**EXERCISE INPUTS**
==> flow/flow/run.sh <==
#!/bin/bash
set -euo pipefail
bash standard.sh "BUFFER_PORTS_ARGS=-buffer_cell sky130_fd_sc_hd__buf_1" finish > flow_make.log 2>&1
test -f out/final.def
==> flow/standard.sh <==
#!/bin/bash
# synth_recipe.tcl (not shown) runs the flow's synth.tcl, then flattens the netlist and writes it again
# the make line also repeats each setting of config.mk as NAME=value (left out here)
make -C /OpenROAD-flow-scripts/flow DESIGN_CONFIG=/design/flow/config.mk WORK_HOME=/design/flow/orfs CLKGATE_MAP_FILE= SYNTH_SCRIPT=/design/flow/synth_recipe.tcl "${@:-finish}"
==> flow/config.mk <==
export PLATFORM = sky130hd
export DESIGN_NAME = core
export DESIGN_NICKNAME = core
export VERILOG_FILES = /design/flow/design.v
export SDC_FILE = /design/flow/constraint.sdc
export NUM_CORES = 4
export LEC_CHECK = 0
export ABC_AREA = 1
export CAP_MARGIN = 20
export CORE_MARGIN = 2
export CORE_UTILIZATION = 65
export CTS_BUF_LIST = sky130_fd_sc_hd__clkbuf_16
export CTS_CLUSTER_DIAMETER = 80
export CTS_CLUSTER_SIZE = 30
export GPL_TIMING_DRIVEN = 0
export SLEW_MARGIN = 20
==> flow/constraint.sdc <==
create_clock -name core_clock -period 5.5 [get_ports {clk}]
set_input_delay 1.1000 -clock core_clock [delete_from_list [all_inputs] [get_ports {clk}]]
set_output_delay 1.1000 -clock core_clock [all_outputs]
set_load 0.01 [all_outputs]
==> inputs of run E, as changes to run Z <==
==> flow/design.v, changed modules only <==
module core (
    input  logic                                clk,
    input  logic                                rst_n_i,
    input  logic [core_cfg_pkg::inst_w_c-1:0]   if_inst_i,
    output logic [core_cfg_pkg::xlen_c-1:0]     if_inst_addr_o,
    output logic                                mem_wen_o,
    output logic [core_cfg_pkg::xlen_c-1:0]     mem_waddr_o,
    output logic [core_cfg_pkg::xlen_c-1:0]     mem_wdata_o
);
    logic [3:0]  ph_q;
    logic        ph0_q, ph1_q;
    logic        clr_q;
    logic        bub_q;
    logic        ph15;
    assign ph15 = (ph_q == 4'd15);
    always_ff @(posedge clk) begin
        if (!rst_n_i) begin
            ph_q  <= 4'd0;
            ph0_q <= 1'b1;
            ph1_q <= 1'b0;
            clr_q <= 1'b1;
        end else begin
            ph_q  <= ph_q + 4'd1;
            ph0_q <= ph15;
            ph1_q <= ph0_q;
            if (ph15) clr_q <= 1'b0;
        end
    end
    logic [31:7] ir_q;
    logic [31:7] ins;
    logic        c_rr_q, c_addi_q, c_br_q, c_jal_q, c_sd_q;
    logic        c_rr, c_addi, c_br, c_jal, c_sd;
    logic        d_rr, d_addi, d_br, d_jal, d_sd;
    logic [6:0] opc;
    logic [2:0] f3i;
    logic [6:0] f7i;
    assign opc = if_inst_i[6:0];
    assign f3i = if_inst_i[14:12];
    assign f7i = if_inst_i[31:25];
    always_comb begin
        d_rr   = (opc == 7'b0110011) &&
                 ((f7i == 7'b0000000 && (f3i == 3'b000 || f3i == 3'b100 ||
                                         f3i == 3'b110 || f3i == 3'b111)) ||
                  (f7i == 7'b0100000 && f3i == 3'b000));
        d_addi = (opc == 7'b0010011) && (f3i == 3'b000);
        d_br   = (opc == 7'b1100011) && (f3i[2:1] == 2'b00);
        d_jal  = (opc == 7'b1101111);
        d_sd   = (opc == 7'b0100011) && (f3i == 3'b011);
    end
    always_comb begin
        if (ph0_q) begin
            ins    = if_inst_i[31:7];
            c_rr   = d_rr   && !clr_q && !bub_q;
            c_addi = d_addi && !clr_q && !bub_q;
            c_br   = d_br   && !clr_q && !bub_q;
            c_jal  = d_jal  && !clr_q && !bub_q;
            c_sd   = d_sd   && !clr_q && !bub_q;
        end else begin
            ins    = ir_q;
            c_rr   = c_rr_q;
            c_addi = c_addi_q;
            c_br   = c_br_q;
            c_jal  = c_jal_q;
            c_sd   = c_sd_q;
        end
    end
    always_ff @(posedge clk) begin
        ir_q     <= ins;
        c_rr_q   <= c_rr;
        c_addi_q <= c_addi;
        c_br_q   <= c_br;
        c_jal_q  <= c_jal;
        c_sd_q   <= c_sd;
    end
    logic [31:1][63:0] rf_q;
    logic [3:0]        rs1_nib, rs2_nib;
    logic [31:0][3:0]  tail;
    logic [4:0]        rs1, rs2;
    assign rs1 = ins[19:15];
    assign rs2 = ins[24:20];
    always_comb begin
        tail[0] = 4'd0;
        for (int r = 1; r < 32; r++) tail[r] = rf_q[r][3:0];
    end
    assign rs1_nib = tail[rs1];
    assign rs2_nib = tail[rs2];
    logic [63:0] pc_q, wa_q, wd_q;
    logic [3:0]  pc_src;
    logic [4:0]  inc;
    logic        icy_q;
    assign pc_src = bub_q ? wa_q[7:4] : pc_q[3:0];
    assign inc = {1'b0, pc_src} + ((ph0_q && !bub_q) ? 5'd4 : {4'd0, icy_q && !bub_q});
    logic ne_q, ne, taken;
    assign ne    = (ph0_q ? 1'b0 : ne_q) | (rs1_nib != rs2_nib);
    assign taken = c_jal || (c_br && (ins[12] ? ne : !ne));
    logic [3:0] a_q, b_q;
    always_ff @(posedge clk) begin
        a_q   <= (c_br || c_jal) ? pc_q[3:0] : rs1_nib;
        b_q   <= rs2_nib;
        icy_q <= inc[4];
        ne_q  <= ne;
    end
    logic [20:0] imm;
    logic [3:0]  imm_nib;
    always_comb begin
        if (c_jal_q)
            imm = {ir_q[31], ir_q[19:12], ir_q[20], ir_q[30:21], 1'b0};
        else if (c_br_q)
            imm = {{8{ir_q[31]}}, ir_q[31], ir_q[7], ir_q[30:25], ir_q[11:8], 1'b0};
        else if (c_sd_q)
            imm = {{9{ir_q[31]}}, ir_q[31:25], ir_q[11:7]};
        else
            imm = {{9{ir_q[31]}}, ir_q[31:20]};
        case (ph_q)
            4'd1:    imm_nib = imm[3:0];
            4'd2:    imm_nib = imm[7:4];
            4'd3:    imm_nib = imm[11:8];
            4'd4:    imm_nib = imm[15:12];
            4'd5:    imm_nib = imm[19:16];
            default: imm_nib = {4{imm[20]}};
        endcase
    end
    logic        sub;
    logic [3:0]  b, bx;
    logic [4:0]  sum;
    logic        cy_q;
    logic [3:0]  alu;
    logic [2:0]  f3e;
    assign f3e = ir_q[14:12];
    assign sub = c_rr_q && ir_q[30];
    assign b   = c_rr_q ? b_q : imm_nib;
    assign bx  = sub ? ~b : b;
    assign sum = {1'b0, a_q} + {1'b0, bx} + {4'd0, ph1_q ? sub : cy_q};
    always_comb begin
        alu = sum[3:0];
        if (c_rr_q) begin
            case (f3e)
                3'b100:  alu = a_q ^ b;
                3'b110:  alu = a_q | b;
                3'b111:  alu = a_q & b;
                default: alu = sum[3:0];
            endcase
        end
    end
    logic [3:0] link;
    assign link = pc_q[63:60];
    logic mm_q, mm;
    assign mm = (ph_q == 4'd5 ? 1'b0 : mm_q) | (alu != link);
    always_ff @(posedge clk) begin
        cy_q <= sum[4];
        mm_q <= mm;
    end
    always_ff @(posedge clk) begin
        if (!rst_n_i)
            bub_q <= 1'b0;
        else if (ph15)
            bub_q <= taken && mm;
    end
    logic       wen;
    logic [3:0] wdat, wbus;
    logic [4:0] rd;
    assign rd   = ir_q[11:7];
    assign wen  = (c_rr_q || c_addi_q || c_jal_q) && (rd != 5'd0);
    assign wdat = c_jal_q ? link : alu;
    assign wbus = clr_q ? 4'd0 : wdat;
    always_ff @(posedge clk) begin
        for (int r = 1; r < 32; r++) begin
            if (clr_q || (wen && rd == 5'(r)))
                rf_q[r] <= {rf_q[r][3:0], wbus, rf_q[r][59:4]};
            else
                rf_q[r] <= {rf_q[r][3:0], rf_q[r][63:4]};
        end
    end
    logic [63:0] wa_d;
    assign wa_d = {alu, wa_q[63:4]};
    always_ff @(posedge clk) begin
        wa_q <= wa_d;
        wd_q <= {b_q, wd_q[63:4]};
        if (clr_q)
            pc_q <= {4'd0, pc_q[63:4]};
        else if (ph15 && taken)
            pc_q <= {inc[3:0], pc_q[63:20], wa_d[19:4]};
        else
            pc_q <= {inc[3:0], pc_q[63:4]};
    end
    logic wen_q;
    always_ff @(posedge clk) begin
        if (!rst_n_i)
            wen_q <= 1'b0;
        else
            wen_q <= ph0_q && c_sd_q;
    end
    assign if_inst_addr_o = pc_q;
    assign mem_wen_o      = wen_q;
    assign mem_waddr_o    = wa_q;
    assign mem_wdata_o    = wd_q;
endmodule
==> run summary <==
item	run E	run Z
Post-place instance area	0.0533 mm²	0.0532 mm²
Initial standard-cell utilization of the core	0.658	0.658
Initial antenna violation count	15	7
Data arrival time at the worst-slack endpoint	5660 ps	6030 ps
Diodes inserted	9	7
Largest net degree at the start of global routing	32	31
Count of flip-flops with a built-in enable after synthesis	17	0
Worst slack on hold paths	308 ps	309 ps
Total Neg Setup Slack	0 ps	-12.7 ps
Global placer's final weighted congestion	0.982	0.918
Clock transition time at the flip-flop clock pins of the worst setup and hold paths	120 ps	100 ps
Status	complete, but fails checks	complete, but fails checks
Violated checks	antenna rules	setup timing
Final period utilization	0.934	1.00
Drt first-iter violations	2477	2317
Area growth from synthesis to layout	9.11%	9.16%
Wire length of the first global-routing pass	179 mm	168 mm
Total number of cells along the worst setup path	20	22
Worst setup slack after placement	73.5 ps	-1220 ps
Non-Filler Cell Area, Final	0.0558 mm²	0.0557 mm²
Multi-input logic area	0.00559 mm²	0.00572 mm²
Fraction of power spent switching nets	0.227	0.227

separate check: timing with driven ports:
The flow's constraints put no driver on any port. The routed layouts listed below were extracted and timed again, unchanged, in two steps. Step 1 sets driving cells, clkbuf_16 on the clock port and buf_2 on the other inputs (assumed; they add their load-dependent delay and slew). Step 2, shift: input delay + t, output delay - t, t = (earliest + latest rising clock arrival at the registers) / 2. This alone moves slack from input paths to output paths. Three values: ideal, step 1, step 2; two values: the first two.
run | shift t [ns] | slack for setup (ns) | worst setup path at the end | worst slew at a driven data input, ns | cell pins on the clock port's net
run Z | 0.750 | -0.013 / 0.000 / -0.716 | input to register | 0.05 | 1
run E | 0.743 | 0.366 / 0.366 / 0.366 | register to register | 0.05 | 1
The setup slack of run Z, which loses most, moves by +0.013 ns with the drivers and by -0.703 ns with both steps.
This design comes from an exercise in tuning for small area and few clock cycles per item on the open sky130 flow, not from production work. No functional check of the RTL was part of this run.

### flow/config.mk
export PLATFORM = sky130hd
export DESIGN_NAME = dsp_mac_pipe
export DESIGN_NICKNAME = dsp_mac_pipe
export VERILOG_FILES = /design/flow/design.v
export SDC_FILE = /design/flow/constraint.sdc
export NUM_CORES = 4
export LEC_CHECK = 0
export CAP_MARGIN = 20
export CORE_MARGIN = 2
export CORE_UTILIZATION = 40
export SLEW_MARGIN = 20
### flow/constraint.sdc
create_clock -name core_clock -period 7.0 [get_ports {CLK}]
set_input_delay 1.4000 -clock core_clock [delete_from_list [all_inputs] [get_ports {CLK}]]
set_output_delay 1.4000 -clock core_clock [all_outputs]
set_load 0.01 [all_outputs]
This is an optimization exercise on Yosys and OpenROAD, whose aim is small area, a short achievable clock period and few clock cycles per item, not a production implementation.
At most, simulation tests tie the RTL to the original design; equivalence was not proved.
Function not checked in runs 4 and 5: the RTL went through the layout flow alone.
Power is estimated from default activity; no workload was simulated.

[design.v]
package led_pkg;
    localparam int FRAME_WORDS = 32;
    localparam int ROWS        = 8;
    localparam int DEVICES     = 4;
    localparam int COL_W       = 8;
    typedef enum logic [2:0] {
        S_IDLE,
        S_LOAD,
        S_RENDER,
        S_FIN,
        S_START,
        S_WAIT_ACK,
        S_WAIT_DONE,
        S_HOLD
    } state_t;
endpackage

**PROMPT**
Each line from the start of the listing through the line with "# the make line" is to be restated verbatim, both ends included.

**TASK RESULT**
==> flow/flow/run.sh <==
#!/bin/bash
set -euo pipefail
bash standard.sh "BUFFER_PORTS_ARGS=-buffer_cell sky130_fd_sc_hd__buf_1" finish > flow_make.log 2>&1
test -f out/final.def
==> flow/standard.sh <==
#!/bin/bash
# synth_recipe.tcl (not shown) runs the flow's synth.tcl, then flattens the netlist and writes it again
# the make line also repeats each setting of config.mk as NAME=value (left out here)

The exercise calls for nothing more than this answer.